1. In 1960 Blumenberg published in the "Archiv für Begriffsgeschichte" the study Paradigms for a Metaphorology and in 1971 further developed his metaphorology in An Anthropological Approach to the Contemporary Significance of Rhetoric, to which in 1979 he gave the form of a Prospect for a Theory of Nonconceptuality (Blumenberg 2020: 129-297). By metaphorology Blumenberg means a theory of the linguistic images that humans fabricate to represent their existence and the world. Blumenberg wonders what function they take on as they function within the historical process. 

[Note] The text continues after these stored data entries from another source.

Source: an optimization exercise on an open RTL-to-GDS flow (aim: small area). Production flows keep margins and buffers that such runs may drop.
In this exercise RTL edits were held to simulation tests only and were not proved equivalent to the original.
Power figures rest on the tool's default switching activity, not on a simulated workload.

// cpu16
module cpu16 (
    input  wire        clk,
    input  wire        rst,           
    output wire [15:0] imem_addr,
    input  wire [15:0] imem_rdata,
    output wire [15:0] dmem_addr,
    output wire [15:0] dmem_wdata,
    output wire        dmem_we,
    input  wire [15:0] dmem_rdata,
    input  wire [3:0]  dbg_sel,
    output wire [15:0] dbg_rdata,
    output wire [15:0] pc_o,
    output wire [15:0] sp_o,
    output wire [15:0] ir_o,
    output wire [3:0]  flags_o,       
    output wire        halted,
    output wire        faulted
);
    localparam [1:0] ST_FE = 2'd0, ST_P1 = 2'd1, ST_P2 = 2'd2, ST_CL = 2'd3;
    reg [255:0] rf;           
    reg [15:0]  pc, ir, T;
    reg [8:0]   sp;           
    reg [3:0]   t;            
    reg [1:0]   st;
    reg         fn, fz, fc, fv;
    reg         halted_r, faulted_r;
    reg         cy;           
    reg         pcy;          
    reg [3:0]   shn;          
    reg         shr;          
    wire ended = halted_r | faulted_r;
    wire run   = ~ended;
    wire [3:0] op = ir[15:12];
  ...
Size: about 950 cells after synthesis, ~0.011 mm2 of cells after synthesis.
clock: 10.0 ns
lec_check: 0
abc_area: 1
cap_margin: 0
core_margin: 2
core_utilization: 60
place_density: 0.7
slew_margin: 0
standard.sh (not shown) runs the stock make flow with config.mk's settings and CLKGATE_MAP_FILE= SYNTH_SCRIPT=/design/flow/synth_recipe.tcl, a recipe that flattens the netlist after the stock synthesis.
==> flow/flow/run.sh <==
#!/bin/bash
# Own layout flow: the standard ORFS flow (standard.sh) with three changes:
#  - synthesis maps logic with area-oriented ABC scripts: the word mux module
#    cpu16_wmux (kept as a module until the end of synthesis, then flattened as
#    usual) with flow/abc_mux.script, the rest with flow/abc_area.script;
#    everything else in synthesis is the standard script, so registers are unchanged;
#  - ports are buffered with the smallest buffer (buf_1);
#  - clock tree synthesis uses small clock buffers and no dummy loads.
set -euo pipefail
W=$PWD
rm -rf "$W/own_scripts"
cp -r "$FLOW_HOME/scripts" "$W/own_scripts"
cp "$W/flow/abc_area.script" "$W/own_scripts/abc_area.script"
cp "$W/flow/abc_mux.script" "$W/own_scripts/abc_mux.script"
python3 - "$W/own_scripts/synth.tcl" <<'PY'
import sys
p = sys.argv[1]
s = open(p).read()
old = "  log_cmd abc {*}$abc_args\n"
assert s.count(old) == 1
new = ("  log_cmd abc {*}[lreplace $abc_args 1 1 $::env(SCRIPTS_DIR)/abc_mux.script] cpu16_wmux\n"
       + old)
open(p, "w").write(s.replace(old, new))
PY
export SYNTH_KEEP_MODULES=cpu16_wmux

export BUFFER_PORTS_ARGS="-buffer_cell sky130_fd_sc_hd__buf_1"
export CTS_ARGS="-sink_clustering_enable -repair_clock_nets -dont_use_dummy_load -sink_clustering_size 18 -sink_clustering_max_diameter 100 -buf_list {sky130_fd_sc_hd__clkbuf_8}"

SCRIPTS_DIR="$W/own_scripts" bash standard.sh synth > "$W/synth.log" 2>&1
bash standard.sh > "$W/layout.log" 2>&1
test -f "$W/out/final.def"
==> flow/flow/abc_area.script <==
strash
dch
amap -F 20 -A 40
topo
==> flow/flow/abc_mux.script <==
strash
&get -n
&dch
&nf -R 1000
&put
topo
==> next run, changes <==
--- a/flow/design.v
+++ b/flow/design.v
@@ -96,76 +96,87 @@
     wire alu_r, cout;
     cpu16_alu u_alu (
         .x(x), .y(y), .cin(cin), .is_and(op_and), .is_or(op_or),
         .r(alu_r), .cout(cout)
     );
     wire [3:0] tidx = shr ? ~shn : (shn - 4'd1);
     wire       tap  = T[tidx];
     wire       shnz = shn != 4'd0;
-    wire [3:0] cpos = shr ? (shn - 4'd1) : (4'd0 - shn);    
-    wire       sh_c = (t == cpos) ? (pa & shnz) : (~t0 & fc);
+    wire       sh_cap = op_shft & ((s_p1 & shr & t15) | (s_fe & ~shr & t0));
     wire [7:0] ea;
     genvar gi;
     generate for (gi = 0; gi < 8; gi = gi + 1) begin : g_ea
         assign ea[gi] = T[15 - gi];
     end endgenerate
     wire oor = |T[7:0];
-    wire rdbit = dmem_rdata[t];
+    wire ok2 = ~(t0 & oor);
+    wire tld   = s_p2 & t0 & (op_load | op_ret);
+    wire rdbit = t0 ? dmem_rdata[0] : T[15];
+    wire [15:0] tload;
+    generate for (gi = 1; gi < 16; gi = gi + 1) begin : g_tload
+        assign tload[gi] = dmem_rdata[16 - gi];
+    end endgenerate
+    assign tload[0] = 1'b0;
     wire wbit = clr ? 1'b0 :
                 s_p2 ? (op_shft ? tap : op_alu ? alu_r : rdbit) :
                 (ibit & (op[0] | ~t[3]));           
     wire wen  = clr | (run & ((s_p1 & (op_loadi | (op_lui & t[3]))) |
-                              (s_p2 & (op_shft | op_alu | (op_load & ~oor)))));
+                              (s_p2 & (op_shft | op_alu | (op_load & ok2)))));
     integer r;
     always @(posedge clk) begin
         for (r = 0; r < 16; r = r + 1)
             rf[16*r +: 16] <= {(wen & (clr | (rd == r))) ? wbit : rf[16*r],
                                rf[16*r+1 +: 15]};
     end
     wire br_take = (op_beq & fz) | (op_bne & ~fz) | op_b;
     wire pc_p1   = s_p1;
-    wire pc_call = s_p2 & op_call & ~oor;
-    wire pc_ret  = s_p2 & op_ret & ~oor;
+    wire pc_call = s_p2 & op_call & ok2;
+    wire pc_ret  = s_p2 & op_ret & ok2;
     wire py      = ((pc_p1 & br_take) | pc_call) & ibit;
     wire pcin    = t0 ? pc_p1 : pcy;
     wire pc_sum  = pc[0] ^ py ^ pcin;
     wire pc_cout = (pc[0] & py) | (pcin & (pc[0] ^ py));
     wire pc_en   = clr | (run & (pc_p1 | pc_call | pc_ret));
     wire pc_in   = clr ? 1'b0 : pc_ret ? rdbit : pc_sum;
-    wire sp_en   = clr ? tsp : (run & tsp & ((s_p1 & (op_call | op_ret)) | (s_p2 & op_ret & ~oor)));
+    wire sp_en   = clr ? tsp : (run & tsp & ((s_p1 & (op_call | op_ret)) | (s_p2 & op_ret & ok2)));
     wire sp_in   = clr ? t[3] : alu_r;
     wire fetch    = run & s_fe & t15 & (pc[15:8] == 8'h00);
     always @(posedge clk) begin
         t   <= rst ? 4'd0 : t + 4'd1;
         cy  <= cout;
         pcy <= pc_cout;
+        if (rst)
+            ir[15] <= 1'b0;                     
+        else if (fetch)
+            ir <= imem_rdata;
         if (fetch) begin
-            ir  <= imem_rdata;
             shn <= word[3:0];
             shr <= word[15] | (word[3:0] == 4'd0);
         end
         if (pc_en) pc <= {pc_in, pc[15:1]};
         if (sp_en) sp <= {sp_in, sp[8:1]};
-        if (run & s_p1 & (op_load | op_store | op_shft | op_call | op_ret | op_alu))
-            T <= {T[14:0], (op_shft | op_alu) ? (pa & (shr | op_alu)) : (alu_r & (tsp | ~sp_mode))};
-        else if (run & s_p2 & (op_shft | op_alu))
-            T <= {T[14:0], pa & ~shr};
+        if (tld)
+            T <= tload;
+        else
+            T <= {T[14:0], s_p2 ? (pa & ~shr) :
+                           (op_shft | op_alu) ? (pa & (shr | op_alu)) : (alu_r & (tsp | ~sp_mode))};
         if (rst) begin
             st        <= ST_CL;
             halted_r  <= 1'b0;
             faulted_r <= 1'b0;
             fn <= 1'b0; fz <= 1'b0; fc <= 1'b0; fv <= 1'b0;
         end else if (run) begin
             if (s_p2 & (op_shft | op_alu)) begin
                 fn <= wbit;
                 fz <= ~wbit & (t0 | fz);
-                fc <= op_shft ? sh_c : (op_addsub & cout);
+                if (op_alu) fc <= op_addsub & cout;
                 fv <= op_addsub & (cin ^ cout);
             end
+            if (sh_cap) fc <= tap & shnz;
             case (st)
                 ST_CL: if (t15) st <= ST_FE;
                 ST_FE: if (t15) begin
                     if (pc[15:8] != 8'h00) faulted_r <= 1'b1;
                     else                   st <= ST_P1;
                 end
                 ST_P1: if (t15) begin
                     if (op_halt) halted_r <= 1'b1;
Outcome: Flip-flop and latch count is unchanged. Design area decreases by about 1.7%. Total power goes up by about 4.4%. Die area goes down by about 1.6%. Utilization rises by 0.67 points. Maximum frequency falls by 6.1%.

afterwards: timing with drivers on the ports:
Ports are ideal in the flow. The routed layouts listed here were re-timed in OpenROAD. Step 1, drivers: a clkbuf_16 drives clk and a buf_2 each remaining input, both assumed. Step 2 also shifts input and output timing later by t, the mid clock arrival at the registers, as if the neighbouring blocks saw the same clock. Slacks: ideal / step 1 / step 2; pairs: ideal / step 1.
run | shift t [ns] | setup slack, ns | hold slack, ns | clock arrival spread, ns
the first run | 0.582 | 1.241 / 1.201 / 1.782 | 0.311 / 0.311 / 0.311 | 0.052 / 0.051
the second run | 0.568 | 0.676 / 0.635 / 1.202 | 0.305 / 0.305 / 0.305 | 0.069 / 0.069
After both steps every run listed still meets setup and hold.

Among the various metaphorics, Blumenberg investigates in detail light and nakedness as metaphors for truth, navigation as a metaphor for the course of human life, and the clock and the machine as metaphors for reality. He distinguishes three functions of metaphor. The first one as flashy lighting effects used to embellish and highlight what is said and written, a kind of devaluation that makes metaphor a remnant to be replaced with something else. To this function, secondly, Blumenberg opposes an appreciation of metaphor as an irreducible form of thought, often possessing an autonomous meaning that cannot be transcended. Thirdly, metaphors are more than ornaments when they possess an autonomous content of meaning and function as the primary elements of philosophical language for which expressions other than metaphors are not available. These are called “absolute metaphors” to designate linguistic images that embrace semantic content that escapes the expressive force of the conceptual and objectifying language of philosophy and science. There is a dimension of the metaphoric nonconceptual that cannot be translated into the conceptual logical. Absolute metaphors stand in correspondence with those questions considered naïve, unanswerable, but not eliminable by principle. Such questions are already posed in the very constitution of existence, and are divided into: unifying theoretical questions, which provide us with a concrete intuition of the unconscious totality of reality, substituting itself for it (as, for example, polis, living being, theater or clockwork mechanism); pragmatic orienting questions, which make possible certain attitudes, expectations, actions, omissions, aspirations and illusions.

To solve the problem of how absolute metaphors might acquire credibility and plausibility today, Blumenberg evokes a “principle of insufficient reason” to indicate the admissibility of that which is only plausible and persuasive, that which allows itself to be supported by more or less convincing arguments that can never have the quality of definitive insights or incontestable demonstrations. Metaphorology has the task to re-attract the substructure of thought, the nurturing solution of systematic crystallizations, it transforms myth, religion and metaphysics into metaphorics, and highlights the changing ways of seeing and historical horizons of meaning by tracing the historical developments of absolute metaphors.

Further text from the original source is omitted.